ワンタイムパスワード

この記事は検証可能な参考文献や出典が全く示されていないか、不十分です。出典を追加して記事の信頼性向上にご協力ください。（このテンプレートの使い方） 出典検索?: "ワンタイムパスワード" – ニュース · 書籍 · スカラー · CiNii · J-STAGE · NDL · dlib.jp · ジャパンサーチ · TWL（2023年2月）

ワンタイムパスワード (英: one-time password、OTP) とは、コンピュータリソースに対するアクセス用に発行される、一度限り有効なパスワードのことである。

インターネットバンキングで利用されるカード型トークン

目的

ワンタイムパスワードの目的は、コンピューターのアカウントのようにアクセス制限されたリソースに対して未承認アクセスすることをより困難にすることにある。従来の固定パスワードによるアクセス制限では、十分な機会と時間を与えられた承認を受けない侵入者にとっては容易にアクセスしうる。定期的にパスワードを変更することで、それも一度限り有効な（いわば使い捨ての）ワンタイムパスワードを利用することで、こうしたリスクは大幅に低減することができる。

技術的分類

ワンタイムパスワードには、基本的に5つのタイプがある。

1. 数学的アルゴリズムに基づき、古いパスワードから新しいパスワードを生成する方式
2. 認証サーバーとクライアントからの間で時刻同期をしてパスワードを供給する方式（時刻同期タイプ）
3. 数学的アルゴリズムに基づき、チャレンジ（認証サーバーあるいはトランザクションの詳細によって選ばれる乱数など）と以前のパスワードの代わりのカウンターに基づき新しいパスワードを生成する方式（チャレンジレスポンスタイプ）
4. 紙に印刷されたパスワードのリストを用いる方式（トランザクション認証番号タイプ）
5. ワンタイムパスワードを携帯電話などの「out-of-band」（アクセスに用いるネットワークとは別の帯域）を用いる方式

数学的アルゴリズムを用いるワンタイムパスワードの実装

詳細は「ハッシュチェイン」を参照

一つめのアプローチは、レスリー・ランポートが考案した一方向性関数を用いたものである。一方向性関数 fを用いたワンタイムパスワードシステムは、初期シードsを与えることで機能しはじめ、以下の式のように、一方向性関数 f を繰り返し適用することで必要個数のパスワードを生成する。
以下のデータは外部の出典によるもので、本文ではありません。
## src/rtl/xc_funnel_shift_unit_if.sv

```systemverilog
// Operand/result handshake bundle for the multi-cycle funnel shifter.
// master drives operands and accepts results; slave is the shifter.
interface xc_funnel_shift_unit_if #(parameter int XLEN = 32);
   logic            flush;
   logic            in_valid;
   logic            in_ready;
   logic            op_fsl;
   logic            op_fsr;
   logic [XLEN-1:0] rs1;
   logic [XLEN-1:0] rs2;
   logic [XLEN-1:0] rs3;
   logic            out_valid;
   logic            out_ready;
   logic [XLEN-1:0] result;

   modport master (
      output flush, in_valid, op_fsl, op_fsr, rs1, rs2, rs3, out_ready,
      input  in_ready, out_valid, result
   );

   modport slave (
      input  flush, in_valid, op_fsl, op_fsr, rs1, rs2, rs3, out_ready,
      output in_ready, out_valid, result
   );
endinterface

```

## src/rtl/xc_funnel_shift_unit.sv

```systemverilog
// Multi-cycle funnel shifter (FSL/FSR/FSRI): rotates {rs1,rs3} right in log2
// steps, STEPS_PER_CYCLE steps per clock, and returns the upper half as rd.
module xc_funnel_shift_unit #(
   parameter int XLEN            = 32,
   parameter int STEPS_PER_CYCLE = 1
) (
   input  logic                  g_clk,
   input  logic                  g_reset,
   xc_funnel_shift_unit_if.slave bus
);
   localparam int         N    = 6 / STEPS_PER_CYCLE;
   localparam logic [2:0] S3   = 3'(STEPS_PER_CYCLE);
   localparam int         AW   = 2 * XLEN;

   typedef enum logic [1:0] {IDLE, BUSY, DONE} state_t;

   state_t          state;
   logic [AW-1:0]   a;
   logic [AW-1:0]   a_next;
   logic [5:0]      amt;
   logic [5:0]      amt_in;
   logic [2:0]      step;
   logic [2:0]      cnt;
   logic            unused_rs2;

   assign unused_rs2 = ^bus.rs2[XLEN-1:6];

   // FSL becomes a right rotate by the 6-bit two's complement of the shift;
   // any op other than a clean FSL is executed as FSR.
   assign amt_in = (bus.op_fsl && !bus.op_fsr) ? 6'd0 - bus.rs2[5:0] : bus.rs2[5:0];

   always_comb begin
      a_next = a;
      for (int k = 5; k >= 0; k--) begin
         if (k <= int'(step) && k > int'(step) - STEPS_PER_CYCLE && amt[k])
            a_next = (a_next >> (1 << k)) | (a_next << (AW - (1 << k)));
      end
   end

   always_ff @(posedge g_clk or posedge g_reset) begin
      if (g_reset) begin
         state         <= IDLE;
         bus.in_ready  <= 1'b1;
         bus.out_valid <= 1'b0;
         bus.result    <= '0;
         a             <= '0;
         amt           <= '0;
         step          <= '0;
         cnt           <= '0;
      end else if (bus.flush) begin
         state         <= IDLE;
         bus.in_ready  <= 1'b1;
         bus.out_valid <= 1'b0;
      end else begin
         case (state)
            IDLE: if (bus.in_valid) begin
               a            <= {bus.rs1, bus.rs3};
               amt          <= amt_in;
               step         <= 3'd5;
               cnt          <= 3'(N);
               bus.in_ready <= 1'b0;
               state        <= BUSY;
            end
            BUSY: if (cnt != 3'd0) begin
               a    <= a_next;
               step <= step - S3;
               cnt  <= cnt - 3'd1;
            end else begin
               // one extra cycle registers the result so out_valid and data rise together
               bus.result    <= a[AW-1:XLEN];
               bus.out_valid <= 1'b1;
               state         <= DONE;
            end
            DONE: if (bus.out_ready) begin
               bus.out_valid <= 1'b0;
               bus.in_ready  <= 1'b1;
               state         <= IDLE;
            end
            default: state <= IDLE;
         endcase
      end
   end
endmodule

```

## src/flat_wrapper.sv

```systemverilog
// flat-port wrapper written by rule: the top's interface ports become plain ports
module xc_funnel_shift_unit_flat 
#(
   parameter int XLEN            = 32,
   parameter int STEPS_PER_CYCLE = 1
)
  (g_clk, g_reset, bus_flush, bus_in_valid, bus_op_fsl, bus_op_fsr, bus_rs1, bus_rs2, bus_rs3, bus_out_ready, bus_in_ready, bus_out_valid, bus_result);
  xc_funnel_shift_unit_if #(.XLEN(XLEN)) bus_i ();
  input  logic g_clk;
  input  logic g_reset;
  input wire logic [$bits(bus_i.flush)-1:0] bus_flush;
  input wire logic [$bits(bus_i.in_valid)-1:0] bus_in_valid;
  input wire logic [$bits(bus_i.op_fsl)-1:0] bus_op_fsl;
  input wire logic [$bits(bus_i.op_fsr)-1:0] bus_op_fsr;
  input wire logic [$bits(bus_i.rs1)-1:0] bus_rs1;
  input wire logic [$bits(bus_i.rs2)-1:0] bus_rs2;
  input wire logic [$bits(bus_i.rs3)-1:0] bus_rs3;
  input wire logic [$bits(bus_i.out_ready)-1:0] bus_out_ready;
  output wire logic [$bits(bus_i.in_ready)-1:0] bus_in_ready;
  output wire logic [$bits(bus_i.out_valid)-1:0] bus_out_valid;
  output wire logic [$bits(bus_i.result)-1:0] bus_result;
  assign bus_i.flush = bus_flush;
  assign bus_i.in_valid = bus_in_valid;
  assign bus_i.op_fsl = bus_op_fsl;
  assign bus_i.op_fsr = bus_op_fsr;
  assign bus_i.rs1 = bus_rs1;
  assign bus_i.rs2 = bus_rs2;
  assign bus_i.rs3 = bus_rs3;
  assign bus_i.out_ready = bus_out_ready;
  assign bus_in_ready = bus_i.in_ready;
  assign bus_out_valid = bus_i.out_valid;
  assign bus_result = bus_i.result;
  xc_funnel_shift_unit #(.XLEN(XLEN), .STEPS_PER_CYCLE(STEPS_PER_CYCLE)) u_core (.g_clk(g_clk), .g_reset(g_reset), .bus(bus_i));
endmodule
```

## config.mk

```make
export PLATFORM = sky130hd
export DESIGN_NAME = xc_funnel_shift_unit_flat
export DESIGN_NICKNAME = d
export VERILOG_FILES = /design/src/rtl/xc_funnel_shift_unit_if.sv /design/src/rtl/xc_funnel_shift_unit.sv /design/src/flat_wrapper.sv
export SDC_FILE = /design/constraint.sdc
export NUM_CORES = 1
export LEC_CHECK = 0
export CAP_MARGIN = 20
export CORE_MARGIN = 5
export CORE_UTILIZATION = 29
export CTS_BUF_LIST = sky130_fd_sc_hd__clkbuf_8
export DETAILED_ROUTE_END_ITERATION = 8
export GPL_ROUTABILITY_DRIVEN = 0
export GPL_TIMING_DRIVEN = 0
export PLACE_DENSITY = 0.53
export SKIP_CTS_REPAIR_TIMING = 1
export SLEW_MARGIN = 10
export SYNTH_ARGS = -nofsm -noshare
export SYNTH_HDL_FRONTEND = slang
export SYNTH_SLANG_ARGS = --single-unit
```

## constraint.sdc

```tcl
create_clock -name g_clk -period 6 [get_ports g_clk]
set_input_delay 1.2 -clock g_clk [delete_from_list [all_inputs] [get_ports g_clk]]
set_output_delay 1.2 -clock g_clk [all_outputs]
set_load 0.005 [all_outputs]
```

==> results.json <==
{
  "synth_largest_area_cell": "dfrtp_1",
  "utilization": 0.3523,
  "tritoncts": "yes",
  "vdd_drop_max_mv": 0.1699,
  "power_frac_comb": 0.719,
  "wl_um": 50090,
  "fp.dieArea_mm2": 0.03813,
  "grt_max_degree": 59,
  "synth_top_cells_by_area": "dfrtp_1, nand3_1, mux2_2",
  "hp-class": "register to register",
  "r2r_end": "u_core.a[31]",
  "grt_pass1_vias": 11230,
  "r2r_start": "u_core.step[0]",
  "syn_nets": 1341,
  "grt_remaining_overflow": 0,
  "crit_type": "register to register",
  "insertion_delay_ns": 0.43,
  "slew_headroom": 0.2401,
  "core-area_mm2": 0.03370,
  "async_flop_share": 1.000,
  "finalWorstSetupSlack_ns": 0.8226,
  "cts_sinks": 112,
  "worstRegToRegCells": 15,
  "fin_skew_ns": 0.02037,
  "grt_setup_unrepaired": "false",
  "slowest_stage": "nor4_2",
  "synth_cell_types": 59,
  "syn_inst": 1229,
  "grt_pass1_wl_um": 72860,
  "period_share": 0.8629,
  "ios": 137,
  "numCtsBuffers": 9,
  "p_clk_frac": 0.075,
  "clk_pin_slew_ns": 0.12,
  "arrival_ns": 5.51,
  "cts_buffer_depth": 2,
  "synth-edff-count": 0,
  "worstPathRequired_ns": 6.34,
  "critPathMaxFanout": 10,
  "ys_seq_elements": 112,
  "fp-row-count": 67,
  "critPathCaptureType": "register",
  "synth_most_common_cell": "nand3_1",
  "avgViaCountPerCell": 6.460,
  "setup_tns_ns": 0,
  "area_growth_pct": 19.30,
  "avgSynthCellArea_um2": 8.099,
  "maxCapViolCount": 0,
  "die_x_um": 195.3,
  "ys_seq_area_frac": 0.2817,
  "antenna_found_initial": 2,
  "detailroute.via_count": 11680,
  "htreeDepth": 3,
  "min_path_cells": 1,
  "synth.area.mux_share": 0.1500,
  "synth_xor_area_frac": 0.003520,
  "start_kind": "register",
  "port-buffer-count": 110,
  "start_util": 0.2954,
  "drc_errors": 5,
  "slew_violations": 0,
  "outcome": "complete, but fails checks",
  "drtIter0Drc": 1909,
  "power_density_mw_per_mm2": 573.7,
  "worstHoldStart": "u_core.bus.result[8]",
  "pre_cts_ws_ns": 1.206,
  "die_h_um": 195.3,
  "violations": "design-rule violations",
  "p_switching_mw": 3.949,
  "power_leakage_nw": 4.658,
  "synthAdderAreaFrac": 0.01131,
  "tightest_slew_ns": 1.131,
  "final_antenna_net_count": 0,
  "synth_commonest_cells": "nand3_1, dfrtp_1, a21oi_1",
  "finalCriticalPeriod_ns": 5.177,
  "worst_hold_slack_ns": 0.5143,
  "track_usage": 0.2505,
  "fin_nets": 1465,
  "synth_compound_area_frac": 0.2596,
  "synthFlopType": "dfrtp_1",
  "wl_per_cell_um": 27.70,
  "drive_gt1_frac": 0.1186,
  "timing.fmax_mhz": 193.1,
  "hpwlAfterDp_um": 38970,
  "swShare": 0.5796,
  "r2r_slack_ns": 0.82,
  "setup_viol": 0,
  "synth_area_mm2": 0.009953,
  "yosys.area_share.simple": 0.2304,
  "drtPass1Iterations": 9,
  "finalHoldViolCount": 0,
  "total_power_mw": 6.812,
  "path_cells": "buf_6 -> inv_1 -> ha_1 -> ha_1 -> buf_2 -> nand3b_1 -> nor4_2 -> clkbuf_1 -> nand3_1 -> nand4_1 -> mux2i_1 -> mux2i_1 -> nand2_1 -> nand3_1 -> a21oi_1",
  "sequentialPowerShare": 0.206,
  "root_buffer": "clkbuf_8",
  "synth_warnings": 0,
  "synth_top_family_by_area": "compound AO/OA/AOI/OAI gates",
  "p_int_mw": 2.864,
  "slowest_delay_ns": 1.00,
  "hold_end": "u_core.bus.result[8]",
  "synthDominantCellAreaShare": 0.2791
}
## power groups by stage
stage / combinational [mW] / clock (mW) / sequential [mW]
floorplan: 3.00 / 0 / 1.16
global placement: 4.58 / 0 / 1.37
detailed placement: 4.58 / 0 / 1.38
CTS: 4.60 / 0.534 / 1.36
global route: 5.08 / 0.555 / 1.40
finish: 4.90 / 0.508 / 1.41
===== config.mk =====
export PLATFORM = sky130hd
export DESIGN_NAME = blue_sequencer
export DESIGN_NICKNAME = d
export VERILOG_FILES = /design/src/rtl/blue_sequencer.sv
export SDC_FILE = /design/constraint.sdc
export NUM_CORES = 1
export LEC_CHECK = 0
export BUFFER_PORTS_ARGS = -buffer_cell sky130_fd_sc_hd__buf_2
export CAP_MARGIN = 20
export CELL_PAD_IN_SITES_DETAIL_PLACEMENT = 0
export CELL_PAD_IN_SITES_GLOBAL_PLACEMENT = 1
export CORE_UTILIZATION = 43
export DETAILED_ROUTE_END_ITERATION = 8
export PLACE_DENSITY_LB_ADDON = 0.1
export SYNTH_ARGS = -nofsm -noshare
export SYNTH_HDL_FRONTEND = slang
export SYNTH_SLANG_ARGS = --single-unit

===== constraint.sdc =====
create_clock -name clk -period 4 [get_ports clk]
set_clock_uncertainty 0.15 [all_clocks]
set_input_delay 0.6 -clock clk [delete_from_list [all_inputs] [get_ports clk]]
set_output_delay 0.6 -clock clk [all_outputs]
set_load 0.03 [all_outputs]

===== src/rtl/blue_sequencer.sv =====
// Operand sequencer and 8x16 register file feeding the blue ALU.
// Reads two operands, registers them toward the ALU, then writes results and flags back.
module blue_sequencer #(
  parameter int REGS   = 8,
  parameter int ADDR_W = 3
) (
  input  logic              clk,
  input  logic              rst,
  input  logic              cmd_valid,
  output logic              cmd_ready,
  input  logic [15:0]       cmd_op,
  input  logic [ADDR_W-1:0] cmd_ra,
  input  logic [ADDR_W-1:0] cmd_rb,
  input  logic [1:0]        cmd_wb,
  output logic [15:0]       alu_opCode,
  output logic [15:0]       alu_A,
  output logic [15:0]       alu_B,
  output logic [2:0]        alu_ZNC,
  input  logic [15:0]       alu_A_res,
  input  logic [15:0]       alu_B_res,
  input  logic [2:0]        alu_ZNC_res,
  output logic [2:0]        flags,
  output logic              done,
  output logic              busy,
  input  logic              ld_en,
  input  logic [ADDR_W-1:0] ld_addr,
  input  logic [15:0]       ld_data,
  input  logic [ADDR_W-1:0] rd_addr,
  output logic [15:0]       rd_data
);

  // state  | meaning
  // IDLE   | ready for a command; host load port active
  // READ   | operands and flags registered onto alu_*
  // EXEC   | ALU settles; results and flags written back at the closing edge
  // DONE   | one-cycle done pulse
  typedef enum logic [1:0] {
    S_IDLE,
    S_READ,
    S_EXEC,
    S_DONE
  } state_t;

  state_t state, state_nxt;

  logic [15:0]       regs [REGS];
  logic [15:0]       op_q;
  logic [ADDR_W-1:0] ra_q;
  logic [ADDR_W-1:0] rb_q;
  logic [1:0]        wb_q;
  logic              accept;

  always_ff @(posedge clk) begin
    if (rst) state <= S_IDLE;
    else     state <= state_nxt;
  end

  always_comb begin
    state_nxt = state;
    cmd_ready = 1'b0;
    busy      = 1'b1;
    done      = 1'b0;
    accept    = 1'b0;
    case (state)
      S_IDLE: begin
        busy      = 1'b0;
        cmd_ready = !rst;
        accept    = cmd_valid && !rst;
        if (accept) state_nxt = S_READ;
      end
      S_READ:  state_nxt = S_EXEC;
      S_EXEC:  state_nxt = S_DONE;
      S_DONE: begin
        done      = !rst;
        state_nxt = S_IDLE;
      end
      default: state_nxt = S_IDLE;
    endcase
  end

  // Load and write-back live in different states, so they never contend.
  // Within EXEC the rb write is last, letting the B result win a collision.
  always_ff @(posedge clk) begin
    if (rst) begin
      for (int i = 0; i < REGS; i++) regs[i] <= '0;
      flags      <= '0;
      alu_opCode <= '0;
      alu_A      <= '0;
      alu_B      <= '0;
      alu_ZNC    <= '0;
      op_q       <= '0;
      ra_q       <= '0;
      rb_q       <= '0;
      wb_q       <= '0;
    end else begin
      if (state == S_IDLE && ld_en) regs[ld_addr] <= ld_data;
      if (accept) begin
        op_q <= cmd_op;
        ra_q <= cmd_ra;
        rb_q <= cmd_rb;
        wb_q <= cmd_wb;
      end
      if (state == S_READ) begin
        alu_opCode <= op_q;
        alu_A      <= regs[ra_q];
        alu_B      <= regs[rb_q];
        alu_ZNC    <= flags;
      end
      if (state == S_EXEC) begin
        if (wb_q[1]) regs[ra_q] <= alu_A_res;
        if (wb_q[0]) regs[rb_q] <= alu_B_res;
        flags <= alu_ZNC_res;
      end
    end
  end

  assign rd_data = regs[rd_addr];

endmodule
### config.mk
export PLATFORM = sky130hd
export DESIGN_NAME = fifo_tx_drain
export DESIGN_NICKNAME = d
export VERILOG_FILES = /design/src/rtl/fifo_tx_drain.sv
export SDC_FILE = /design/constraint.sdc
export NUM_CORES = 1
export LEC_CHECK = 0
export ABC_CLOCK_PERIOD_IN_PS = 2100
export CORE_ASPECT_RATIO = 1.4
export CORE_UTILIZATION = 48
export CTS_BUF_LIST = sky130_fd_sc_hd__clkbuf_4 sky130_fd_sc_hd__clkbuf_8
export DETAILED_ROUTE_END_ITERATION = 12
export PLACE_DENSITY = 0.74
export SLEW_MARGIN = 20
export SYNTH_ARGS = -nofsm -noshare
export SYNTH_HDL_FRONTEND = slang
export SYNTH_SLANG_ARGS = --single-unit
### constraint.sdc
create_clock -name clock -period 2.1 [get_ports clock]
set_input_delay 0.42 -clock clock [delete_from_list [all_inputs] [get_ports clock]]
set_output_delay 0.42 -clock clock [all_outputs]
set_load 0.05 [all_outputs]
module chain_walker #(
  parameter int CHAIN_LEN = 4096,
  parameter int STEP_W    = 32
) (
  input  logic        clk,
  input  logic        rst,
  input  logic        start_valid,
  output logic        start_ready,
  input  logic [63:0] start_point,
  output logic        des_key_valid,
  input  logic        des_key_ready,
  output logic [55:0] des_key,
  input  logic        des_ct_valid,
  input  logic [63:0] des_ct,
  output logic        end_valid,
  input  logic        end_ready,
  output logic [63:0] end_start,
  output logic [63:0] end_point,
  output logic        busy
);
  localparam logic [1:0] IDLE = 2'd0, ISSUE = 2'd1, WAIT = 2'd2, DONE = 2'd3;
  logic [1:0] fsm_q, fsm_d;
  logic [63:0] state_q, state_d, seed_q, seed_d, redux_out, step_x;
  logic [STEP_W-1:0] step_q, step_d;
  logic last;
  assign step_x = 64'(step_q);
  assign last = step_q == STEP_W'(CHAIN_LEN - 1);
  redux_lfsr u_redux (.din(des_ct ^ step_x), .dout(redux_out));
  always_comb begin
    fsm_d = fsm_q;
    state_d = state_q;
    seed_d = seed_q;
    step_d = step_q;
    if (fsm_q == IDLE && start_valid) begin
      fsm_d = ISSUE;
      state_d = start_point;
      seed_d = start_point;
      step_d = '0;
    end
    if (fsm_q == ISSUE && des_key_ready) fsm_d = WAIT;
    // ciphertext outside WAIT is stray and must not touch the chain
    if (fsm_q == WAIT && des_ct_valid) begin
      state_d = redux_out;
      step_d = step_q + 1'b1;
      fsm_d = last ? DONE : ISSUE;
    end
    if (fsm_q == DONE && end_ready) fsm_d = IDLE;
  end
  always_ff @(posedge clk) begin
    if (rst) begin
      fsm_q <= IDLE;
      state_q <= '0;
      seed_q <= '0;
      step_q <= '0;
    end else begin
      fsm_q <= fsm_d;
      state_q <= state_d;
      seed_q <= seed_d;
      step_q <= step_d;
    end
  end
  assign start_ready = fsm_q == IDLE;
  assign des_key_valid = fsm_q == ISSUE;
  assign des_key = state_q[55:0];
  assign end_valid = fsm_q == DONE;
  assign end_start = seed_q;
  assign end_point = state_q;
  assign busy = fsm_q != IDLE;
endmodule

--- config.mk ---
export PLATFORM = sky130hd
export DESIGN_NAME = chain_walker
export DESIGN_NICKNAME = d
export VERILOG_FILES = /design/src/rtl/chain_walker.sv
export SDC_FILE = /design/constraint.sdc
export NUM_CORES = 1
export LEC_CHECK = 0
export ABC_AREA = 1
export BUFFER_PORTS_ARGS = -buffer_cell sky130_fd_sc_hd__buf_2
export CAP_MARGIN = 20
export CORE_ASPECT_RATIO = 1.1
export CORE_MARGIN = 5
export CORE_UTILIZATION = 57
export CTS_BUF_LIST = sky130_fd_sc_hd__clkbuf_2 sky130_fd_sc_hd__clkbuf_4 sky130_fd_sc_hd__clkbuf_8
export CTS_CLUSTER_DIAMETER = 30
export DETAILED_ROUTE_END_ITERATION = 10
export GPL_ROUTABILITY_DRIVEN = 0
export HOLD_SLACK_MARGIN = 0.05
export MAX_ROUTING_LAYER = met4
export PLACE_DENSITY = 0.95
export SLEW_MARGIN = 10
export SYNTH_ARGS = -nofsm -noshare
export SYNTH_HDL_FRONTEND = slang
export SYNTH_SLANG_ARGS = --single-unit
--- constraint.sdc ---
create_clock -name clk -period 3.9 [get_ports clk]
set_input_delay 0.195 -clock clk [delete_from_list [all_inputs] [get_ports clk]]
set_output_delay 0.195 -clock clk [all_outputs]
set_load 0.005 [all_outputs]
${\displaystyle f(s),f(f(s)),f(f(f(s))),...,f(f(...f(s))...)}$ 

作成したパスワードは、生成順とは逆に使っていく。

${\displaystyle f(f(...f(s))...),...,f(f(f(s))),f(f(s)),f(s)}$ 

無限に連続するパスワードが必要な場合は、シードsに対するパスワードの組を使い切った後で新しいシード値が選ぶ。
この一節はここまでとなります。